El Fisgón

Bo Derek, la mujer... sargento

“Lo mío con los hombres es pura química, nunca planeo seducir”. Lo dijo en la fiesta solidaria organizada en Madrid por Moët & Chandon, mientras miraba a todos los presentes desde una altura que parecía mucho mayor de la que abarca su 1,60.

Bo Derek tiene 54 años (operados lo justo para aún levantar pasiones naturales y no deseos plásticos) y los focos que la alumbraban en los 80 se han convertido en pequeñas lamparillas que ayudan a ver los recuerdos de su fama. Aun así, ella se muestra tan segura de sí misma como entonces.

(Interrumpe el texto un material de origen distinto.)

--- config.mk ---
export PLATFORM = sky130hd
export DESIGN_NAME = utf8_window_decoder
export DESIGN_NICKNAME = d
export VERILOG_FILES = /design/src/hw/rtl/u8wd_pkg.sv /design/src/hw/rtl/u8wd_decode.sv /design/src/hw/rtl/utf8_window_decoder.sv
export SDC_FILE = /design/constraint.sdc
export NUM_CORES = 1
export LEC_CHECK = 0
export BUFFER_PORTS_ARGS = -buffer_cell sky130_fd_sc_hd__buf_2
export CAP_MARGIN = 20
export CORE_ASPECT_RATIO = 1.4
export CORE_MARGIN = 2
export CORE_UTILIZATION = 47
export CTS_BUF_LIST = sky130_fd_sc_hd__clkbuf_16
export DETAILED_ROUTE_END_ITERATION = 10
export PLACE_DENSITY = 0.74
export SLEW_MARGIN = 10
export SYNTH_ARGS = -nofsm -noshare
export SYNTH_HDL_FRONTEND = slang
export SYNTH_SLANG_ARGS = --single-unit
--- constraint.sdc ---
create_clock -name clk -period 1.9 [get_ports clk]
set_input_delay 0.285 -clock clk [delete_from_list [all_inputs] [get_ports clk]]
set_output_delay 0.285 -clock clk [all_outputs]
set_load 0.01 [all_outputs]
--- src/hw/rtl/u8wd_pkg.sv ---
// Package for the UTF-8 window decoder.
// Holds the result record type and sequence-length constants.
// No dependencies.
package u8wd_pkg;

    localparam int unsigned BYTE_W    = 8;
    localparam int unsigned CP_W      = 16;
    localparam int unsigned USED_W    = 3;

    // Bytes consumed for each sequence length, and for a rejected sequence
    localparam logic [USED_W-1:0] USED_LEN1  = 3'd1;
    localparam logic [USED_W-1:0] USED_LEN2  = 3'd2;
    localparam logic [USED_W-1:0] USED_LEN3  = 3'd3;
    localparam logic [USED_W-1:0] USED_LEN4  = 3'd4;
    localparam logic [USED_W-1:0] USED_LEN5  = 3'd5;
    localparam logic [USED_W-1:0] USED_LEN6  = 3'd6;
    localparam logic [USED_W-1:0] USED_ERROR = 3'd2;

    localparam logic [CP_W-1:0] CP_ERROR = 16'h0000;

    // Continuation byte tag (10xxxxxx)
    localparam logic [1:0] CONT_TAG = 2'b10;

    typedef struct packed {
        logic [CP_W-1:0]   code_point;
        logic [USED_W-1:0] bytes_used;
        logic              bad_sequence;
    } u8wd_result_t;

endpackage

--- src/hw/rtl/u8wd_decode.sv ---
// Combinational decode of one six-byte window into a code point.
// Depends on u8wd_pkg for the result record and length constants.
module u8wd_decode
    import u8wd_pkg::*;
(
    input  logic [BYTE_W-1:0] lead_byte,
    input  logic [BYTE_W-1:0] second_byte,
    input  logic [BYTE_W-1:0] third_byte,
    input  logic [BYTE_W-1:0] fourth_byte,
    input  logic [BYTE_W-1:0] fifth_byte,
    input  logic [BYTE_W-1:0] sixth_byte,
    output u8wd_result_t      result
);

    logic c1;
    logic c2;
    logic c3;
    logic c4;
    logic c5;

    assign c1 = (second_byte[7:6] == CONT_TAG);
    assign c2 = (third_byte[7:6]  == CONT_TAG);
    assign c3 = (fourth_byte[7:6] == CONT_TAG);
    assign c4 = (fifth_byte[7:6]  == CONT_TAG);
    assign c5 = (sixth_byte[7:6]  == CONT_TAG);

    // Overlong check: the payload bits above the next shorter form must not all be zero.
    // Wide values keep only their low 16 bits.
    always_comb
    begin
        result.code_point   = CP_ERROR;
        result.bytes_used   = USED_ERROR;
        result.bad_sequence = 1'b1;
        priority if (lead_byte[7] == 1'b0)
        begin
            result.code_point   = {{(CP_W-BYTE_W){1'b0}}, lead_byte};
            result.bytes_used   = USED_LEN1;
            result.bad_sequence = 1'b0;
        end
        else if (lead_byte[7:5] == 3'b110)
        begin
            if (c1 && (lead_byte[4:1] != 4'd0))
            begin
                result.code_point   = {5'd0, lead_byte[4:0], second_byte[5:0]};
                result.bytes_used   = USED_LEN2;
                result.bad_sequence = 1'b0;
            end
        end
        else if (lead_byte[7:4] == 4'b1110)
        begin
            if (c1 && c2 && ((lead_byte[3:0] != 4'd0) || second_byte[5]))
            begin
                result.code_point   = {lead_byte[3:0], second_byte[5:0], third_byte[5:0]};
                result.bytes_used   = USED_LEN3;
                result.bad_sequence = 1'b0;
            end
        end
        else if (lead_byte[7:3] == 5'b11110)
        begin
            if (c1 && c2 && c3 && ((lead_byte[2:0] != 3'd0) || (second_byte[5:4] != 2'd0)))
            begin
                result.code_point   = {second_byte[3:0], third_byte[5:0], fourth_byte[5:0]};
                result.bytes_used   = USED_LEN4;
                result.bad_sequence = 1'b0;
            end
        end
        else if (lead_byte[7:2] == 6'b111110)
        begin
            if (c1 && c2 && c3 && c4 &&
                ((lead_byte[1:0] != 2'd0) || (second_byte[5:3] != 3'd0)))
            begin
                result.code_point   = {third_byte[3:0], fourth_byte[5:0], fifth_byte[5:0]};
                result.bytes_used   = USED_LEN5;
                result.bad_sequence = 1'b0;
            end
        end
        else if (lead_byte[7:1] == 7'b1111110)
        begin
            if (c1 && c2 && c3 && c4 && c5 &&
                (lead_byte[0] || (second_byte[5:2] != 4'd0)))
            begin
                result.code_point   = {fourth_byte[3:0], fifth_byte[5:0], sixth_byte[5:0]};
                result.bytes_used   = USED_LEN6;
                result.bad_sequence = 1'b0;
            end
        end
        else
        begin
            // stray continuation byte or 0xFE/0xFF as lead: keep the error result
            result.bad_sequence = 1'b1;
        end
    end

endmodule

--- src/hw/rtl/utf8_window_decoder.sv ---
// UTF-8 window decoder, top level: input register, decode, result register.
// Depends on u8wd_pkg and u8wd_decode.
//
// Usage:
//   The input channel (in_valid/in_ready) carries a window of six bytes that
//   starts at a character. The output channel (out_valid/out_ready) returns
//   one result per window: code_point (low 16 bits of the value, 0 on error),
//   bytes_used (1 to 6, or 2 on error) and bad_sequence.
//   After an input transfer the window sits in the input register; the result
//   register then loads its decode and out_valid rises with it.
//   Throughput is one window per cycle while out_ready stays high; it is set
//   by the two-entry register pipeline, each stage loading whenever the stage
//   after it is empty or draining.
//   When the receiver stalls, the result register holds its value and the
//   input register can still take one more window; after that in_ready drops.
//   Reset clears both stage valid bits; no results are pending after reset.
module utf8_window_decoder
    import u8wd_pkg::*;
(
    input  logic              clk,
    input  logic              rst_n,
    input  logic              in_valid,
    output logic              in_ready,
    input  logic [BYTE_W-1:0] lead_byte,
    input  logic [BYTE_W-1:0] second_byte,
    input  logic [BYTE_W-1:0] third_byte,
    input  logic [BYTE_W-1:0] fourth_byte,
    input  logic [BYTE_W-1:0] fifth_byte,
    input  logic [BYTE_W-1:0] sixth_byte,
    output logic              out_valid,
    input  logic              out_ready,
    output logic [CP_W-1:0]   code_point,
    output logic [USED_W-1:0] bytes_used,
    output logic              bad_sequence
);

    logic              win_valid_reg;
    logic [BYTE_W-1:0] b0_reg;
    logic [BYTE_W-1:0] b1_reg;
    logic [BYTE_W-1:0] b2_reg;
    logic [BYTE_W-1:0] b3_reg;
    logic [BYTE_W-1:0] b4_reg;
    logic [BYTE_W-1:0] b5_reg;

    logic              res_valid_reg;
    u8wd_result_t      res_reg;
    u8wd_result_t      res_next;

    logic              res_load;
    logic              win_load;

    // Advance the result stage when it is empty or its transfer completes.
    assign res_load = !res_valid_reg || out_ready;
    assign in_ready = !win_valid_reg || res_load;
    assign win_load = in_valid && in_ready;

    always_ff @(posedge clk or negedge rst_n)
    begin
        if (!rst_n)
        begin
            win_valid_reg <= 1'b0;
            res_valid_reg <= 1'b0;
        end
        else
        begin
            if (in_ready)
            begin
                win_valid_reg <= in_valid;
            end
            if (res_load)
            begin
                res_valid_reg <= win_valid_reg;
            end
        end
    end

    always_ff @(posedge clk)
    begin
        if (win_load)
        begin
            b0_reg <= lead_byte;
            b1_reg <= second_byte;
            b2_reg <= third_byte;
            b3_reg <= fourth_byte;
            b4_reg <= fifth_byte;
            b5_reg <= sixth_byte;
        end
        if (res_load && win_valid_reg)
        begin
            res_reg <= res_next;
        end
    end

    u8wd_decode u_decode (
        .lead_byte   (b0_reg),
        .second_byte (b1_reg),
        .third_byte  (b2_reg),
        .fourth_byte (b3_reg),
        .fifth_byte  (b4_reg),
        .sixth_byte  (b5_reg),
        .result      (res_next)
    );

    assign out_valid    = res_valid_reg;
    assign code_point   = res_reg.code_point;
    assign bytes_used   = res_reg.bytes_used;
    assign bad_sequence = res_reg.bad_sequence;

    // A window held back by a stalled result stage must not be dropped.
    a_win_held : assert property (@(posedge clk) disable iff (!rst_n)
        (win_valid_reg && !res_load) |=> win_valid_reg)
        else $error("window lost while result stage stalled");

    a_err_shape : assert property (@(posedge clk) disable iff (!rst_n)
        (out_valid && bad_sequence) |-> (code_point == CP_ERROR && bytes_used == USED_ERROR))
        else $error("error result has wrong shape");

    a_used_range : assert property (@(posedge clk) disable iff (!rst_n)
        (out_valid && !bad_sequence) |-> (bytes_used != 3'd0 && bytes_used != 3'd7))
        else $error("bytes_used out of range");

    a_ascii : assert property (@(posedge clk) disable iff (!rst_n)
        (out_valid && !bad_sequence && bytes_used == USED_LEN1) |-> (code_point[15:7] == 9'd0))
        else $error("single-byte result above 127");

    a_two_byte : assert property (@(posedge clk) disable iff (!rst_n)
        (out_valid && !bad_sequence && bytes_used == USED_LEN2)
            |-> (code_point[15:11] == 5'd0 && code_point[10:7] != 4'd0))
        else $error("two-byte result overlong or too wide");

endmodule

# Word level (Yosys, flattened, before mapping)

Index checks and enable logic that the tools add are counted.

Register bits: 70

Eq/ne operators: 10
Muxes and demuxes: 12
Reductions and logical operators: 26

Operators by type and width:

| kind                                 | count |
|---|---|
| two-way mux 20 bit                   | 8 |
| two-way mux 19 bit                   | 1 |
| two-way mux 15 bit                   | 1 |
| nonzero test 4 bit                   | 3 |
| logical AND 1 bit                    | 11 |
| two-way mux 11 bit                   | 1 |
| == test 2 bit, second input constant | 5 |
| == test 7 bit, second input constant | 1 |
| == test 6 bit, second input constant | 1 |
| logical OR 1 bit                     | 6 |
| nonzero test 3 bit                   | 2 |
| == test 5 bit, second input constant | 1 |
| == test 4 bit, second input constant | 1 |
| nonzero test 2 bit                   | 2 |
| == test 3 bit, second input constant | 1 |
| zero test 1 bit                      | 2 |
| two-way mux 1 bit                    | 1 |

# Longest topological paths before layout

Depth after elaboration: 13
Gate-level depth with buffers: 6
Mapped depth without buffers: 5

# Hierarchy

Synthesis repeated with hierarchy kept, for this count alone.

Cell total of the unflattened synthesis: 218
Area total of the unflattened synthesis: 3,104.2 µm²

By module, submodules not included:

| module              | instances | cells an instance | area each (µm²) | seq. area each (µm²) |
|---|---|---|---|---|
| utf8_window_decoder | 1         | 76                | 2,145.8         | 2,092.0 |
| u8wd_decode         | 1         | 142               | 958.4           | 0.0 |

# Worst setup path before layout

Ideal clock, no wire load.

Path type: register -> register
Start: register res_valid_reg (netlist: out_valid)
End: register b0_reg[0] (enable)
Setup time: 410 ps
Data arrival time: 1,780 ps
Required time: 1,490 ps
Setup slack: -291 ps
Cell stages (with the launch flop): 3
Buffers on the path: 0
Clock period less this slack: 2,191 ps
Cell sequence: dfrtp_1 nand3b_1 and2_1

Longest elaborated chain between the ends: 4

Ends and longest elaborated chain:

| what                   | line                      | RTL |
|---|---|---|
| from (decl)            | utf8_window_decoder.sv:45 | `logic res_valid_reg;` |
| from (signal assigned) | utf8_window_decoder.sv:72 | `res_valid_reg <= win_valid_reg;` |
| zero test 1 bit        | utf8_window_decoder.sv:53 | `assign res_load = !res_valid_reg \|\| out_ready;` |
| logical OR 1 bit       | utf8_window_decoder.sv:53 |  |
| logical OR 1 bit       | utf8_window_decoder.sv:54 | `assign in_ready = !win_valid_reg \|\| res_load;` |
| via in_ready           | utf8_window_decoder.sv:23 | `output logic in_ready,` |
| logical AND 1 bit      | utf8_window_decoder.sv:55 | `assign win_load = in_valid && in_ready;` |
| via win_load           | utf8_window_decoder.sv:50 | `logic win_load;` |
| to (signal assigned)   | utf8_window_decoder.sv:81 | `b0_reg <= lead_byte;` |
| to (decl)              | utf8_window_decoder.sv:38 | `logic [BYTE_W-1:0] b0_reg;` |

The timed path passes the listed nets, and every way through them passes these cells.
A chain may end at the register's enable or synchronous reset.

==> run_summary.xml <==
<?xml version="1.0" encoding="UTF-8"?>
<metrics>
  <group name="yosys">
    <metric name="synth_most_common_cell" unit="">sky130_fd_sc_hd__edfxtp_1</metric>
    <metric name="synth_largest_area_cell" unit="">sky130_fd_sc_hd__edfxtp_1</metric>
    <metric name="synth_register_bits" unit="">70</metric>
    <metric name="synth-async-reset-ratio" unit="">0.0286</metric>
    <metric name="post-synth-top-area-fraction" unit="">0.665</metric>
    <metric name="synth_area_leaders" unit="">sky130_fd_sc_hd__edfxtp_1, sky130_fd_sc_hd__a21oi_1, sky130_fd_sc_hd__a221oi_1</metric>
    <metric name="syn_inst" unit="">203</metric>
    <metric name="count_of_flip_flops_with_a_built_in_enable_after_synthesis" unit="">68</metric>
    <metric name="yosys.cell_types.count" unit="">49</metric>
    <metric name="synth_area_per_cell" unit="sq um">15.1</metric>
    <metric name="synth.top_cells.by_count" unit="">sky130_fd_sc_hd__edfxtp_1, sky130_fd_sc_hd__a21oi_1, sky130_fd_sc_hd__nand2_1, sky130_fd_sc_hd__a221oi_1, sky130_fd_sc_hd__o31ai_1</metric>
    <metric name="synth-seq-area-share" unit="">0.681</metric>
    <metric name="synth_warnings" unit="">0</metric>
    <metric name="synth_ff_type" unit="">sky130_fd_sc_hd__edfxtp_1</metric>
    <metric name="mappedNetlistNets" unit="">255</metric>
    <metric name="syn-cell-area" unit="sq mm">0.00307</metric>
  </group>
  <group name="floorplanning">
    <metric name="fp.dieH" unit="um">99.7</metric>
    <metric name="floorplan_core_area" unit="sq mm">0.00625</metric>
    <metric name="floorplan.die_area" unit="sq mm">0.00721</metric>
    <metric name="initial_utilization" unit="">0.491</metric>
    <metric name="rows" unit="">34</metric>
    <metric name="dieWidth" unit="um">72.3</metric>
    <metric name="design.portCount" unit="">74</metric>
  </group>
  <group name="setup_path">
    <metric name="critical_path.reg2reg.startpoint" unit="">b0_reg[1]</metric>
    <metric name="critical_path_class" unit="">register to register</metric>
    <metric name="startpoint" unit="">b0_reg[1]</metric>
    <metric name="worst_ep_required_time" unit="ps">2030</metric>
    <metric name="timing.critical_path.to" unit="">code_point[3]</metric>
    <metric name="crit-reg2reg-capture" unit="">code_point[3]</metric>
    <metric name="crit_slowest_cell" unit="">sky130_fd_sc_hd__edfxtp_1</metric>
    <metric name="setup_slack_on_the_worst_flop_to_flop_path" unit="ps">-110</metric>
    <metric name="reg2regPathDepth" unit="">6</metric>
    <metric name="critical_path.cell_chain" unit="">nor4bb_1 -&gt; nand4b_1 -&gt; nor3_4 -&gt; buf_6 -&gt; a221oi_2 -&gt; o31ai_1</metric>
    <metric name="startpoint_type" unit="">register</metric>
    <metric name="setup.worst_path.end_class" unit="">register</metric>
    <metric name="crit_fanout" unit="">5</metric>
    <metric name="worst_ep_arrival_time" unit="ps">2130</metric>
    <metric name="critical_path.max_stage_delay" unit="ps">450</metric>
  </group>
  <group name="power_and_ir_drop">
    <metric name="power.share.switching" unit="">0.209</metric>
    <metric name="clkPwrFrac" unit="">0.436</metric>
    <metric name="post-layout-total-power" unit="mW">3.94</metric>
    <metric name="p_int" unit="mW">3.12</metric>
    <metric name="static-leakage-power" unit="nW">1.72</metric>
    <metric name="share_seq_of_total_power" unit="">0.480</metric>
    <metric name="power_frac_comb" unit="">0.084</metric>
    <metric name="power.ir.vdd_worst" unit="mV">0.787</metric>
    <metric name="power_switching" unit="mW">0.825</metric>
    <metric name="power_density" unit="mW/mm^2">914</metric>
  </group>
  <group name="clock_network">
    <metric name="clk_path_buf_depth" unit="">2</metric>
    <metric name="insertion_delay" unit="ps">330</metric>
    <metric name="clkSinkCount" unit="">70</metric>
    <metric name="cts_tree" unit="">yes</metric>
    <metric name="cts.reportedPaths.clkPinSlew" unit="ps">50</metric>
    <metric name="cts_inserted_buffers" unit="">9</metric>
    <metric name="cts_max_level" unit="">3</metric>
    <metric name="buffer_cell_driving_the_clock_tree_root" unit="">sky130_fd_sc_hd__clkbuf_16</metric>
  </group>
  <group name="sta">
    <metric name="timing.slew.headroom" unit="">0.756</metric>
    <metric name="setup_repair_after_global_routing_missed_its_margin" unit="">yes</metric>
    <metric name="worst_hold_slack" unit="ps">130</metric>
    <metric name="setup_viol_count_final" unit="">6</metric>
    <metric name="final.setup.worst_slack" unit="ps">-106</metric>
    <metric name="max_clock_freq" unit="MHz">498</metric>
    <metric name="layout_min_cycle_time" unit="ps">2010</metric>
    <metric name="maxSlewViolCount" unit="">0</metric>
    <metric name="max_slew.worst_pin.slew" unit="ps">366</metric>
    <metric name="post-route-period-util" unit="">1.06</metric>
    <metric name="timing.clock.skew" unit="ps">6.68</metric>
    <metric name="final_hold_viol_count" unit="">0</metric>
    <metric name="setup_total_negative_slack" unit="ps">-330</metric>
  </group>
  <group name="placement">
    <metric name="port-buffer-count" unit="">73</metric>
    <metric name="placed_cell_area" unit="sq mm">0.00373</metric>
    <metric name="routabilityCongestion" unit="">0.984</metric>
    <metric name="post-dp-hpwl" unit="mm">5.21</metric>
  </group>
  <group name="route">
    <metric name="vias" unit="">2345</metric>
    <metric name="dr.pass1.iters" unit="">5</metric>
    <metric name="drt_iter0_markers" unit="">201</metric>
    <metric name="postRouteAntennaNets" unit="">0</metric>
    <metric name="drcViolationCount" unit="">0</metric>
    <metric name="number_of_vias_per_cell" unit="">5.86</metric>
    <metric name="totalWireLength" unit="mm">7.52</metric>
    <metric name="wl_per_cell" unit="um">18.8</metric>
  </group>
  <group name="layout">
    <metric name="area_growth_syn_to_layout" unit="%">40.4</metric>
    <metric name="finish.instance_area" unit="sq mm">0.00431</metric>
    <metric name="layout-drive-gt1-share" unit="">0.543</metric>
    <metric name="insertedDiodeCount" unit="">0</metric>
    <metric name="nNetsFinal" unit="">375</metric>
    <metric name="largest_reg_flops" unit="">16</metric>
  </group>
  <group name="global_route">
    <metric name="grt_pass1_vias" unit="">2320</metric>
    <metric name="grt_start_max_net_pins" unit="">39</metric>
    <metric name="grt_antenna_before_repair" unit="">0</metric>
    <metric name="grt-ovfl-total" unit="">0</metric>
    <metric name="grt_usage" unit="">0.218</metric>
    <metric name="grt_first_pass_wirelength" unit="mm">11.6</metric>
  </group>
  <group name="status">
    <metric name="failed_checks" unit="">setup timing</metric>
    <metric name="outcome" unit="">complete, but fails checks</metric>
  </group>
  <group name="hold_path">
    <metric name="worst_hold_path.num_cells" unit="">1</metric>
    <metric name="hold_path_class" unit="">input pin to register</metric>
  </group>
  <group name="run">
    <metric name="cap_viol_max_count" unit="">0</metric>
  </group>
</metrics>
cells in the final DEF, fill, tap and decap left out, types with 2 or more instances in the layout:
cell type	instances
sky130_fd_sc_hd__buf_2	73
sky130_fd_sc_hd__edfxtp_1	68
sky130_fd_sc_hd__buf_4	38
sky130_fd_sc_hd__a21oi_1	19
sky130_fd_sc_hd__nand2_1	10
sky130_fd_sc_hd__clkbuf_16	9
sky130_fd_sc_hd__nor2_1	6
sky130_fd_sc_hd__o31ai_2	6
sky130_fd_sc_hd__a31o_2	5
sky130_fd_sc_hd__nand3_1	4
sky130_fd_sc_hd__a221oi_2	4
sky130_fd_sc_hd__a32oi_1	4
sky130_fd_sc_hd__buf_6	4
sky130_fd_sc_hd__inv_1	3
sky130_fd_sc_hd__nor3_2	3
sky130_fd_sc_hd__nor3_4	3
sky130_fd_sc_hd__a221oi_4	3
sky130_fd_sc_hd__nor2b_1	3
sky130_fd_sc_hd__nand2b_1	3
sky130_fd_sc_hd__nand3b_1	2
sky130_fd_sc_hd__nor3b_1	2
sky130_fd_sc_hd__and2b_1	2
sky130_fd_sc_hd__o31ai_1	2
sky130_fd_sc_hd__and2_4	2
sky130_fd_sc_hd__nand2_2	2
sky130_fd_sc_hd__a211oi_2	2
sky130_fd_sc_hd__a221oi_1	2
sky130_fd_sc_hd__a222oi_1	2
sky130_fd_sc_hd__a22oi_1	2
sky130_fd_sc_hd__bufinv_16	2
sky130_fd_sc_hd__clkinvlp_4	2
sky130_fd_sc_hd__clkinv_2	2
sky130_fd_sc_hd__dfrtp_1	2
per-layer routing:
| metal | GRT usage | wire length, um | vias to the layer above |
|---|---|---|---|
| met5 | 0 | 0 | - |
| met2 | 0.369 | 4000 | 138 |
| met3 | 0.0567 | 537 | 22 |
| met1 | 0.256 | 2760 | 1107 |
| li1 | - | - | 1078 |
| met4 | 0.100 | 231 | 0 |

Probablemente en ello influye llevar viviendo desde hace ocho años con John Corbett, cinco años más joven y que es de esos actores que provoca palpitaciones tanto en institutos como en geriátricos.

En cualquier caso, vino también para demostrar que las divas no desaparecen; que cuando nace una, muere como tal porque no renunciará nunca a lo que fue. Quizá por eso, durante esta noche burbujeante en la capital puso en evidencia las virtudes y las taras de algunas estrellas: sonrisa de portada, conversaciones enlatadas y un carácter de sargento que puso firme a toda la prensa. Si la pregunta no le gustaba, apuntaba y disparaba a la frente, sin pestañear. Y a otra cosa.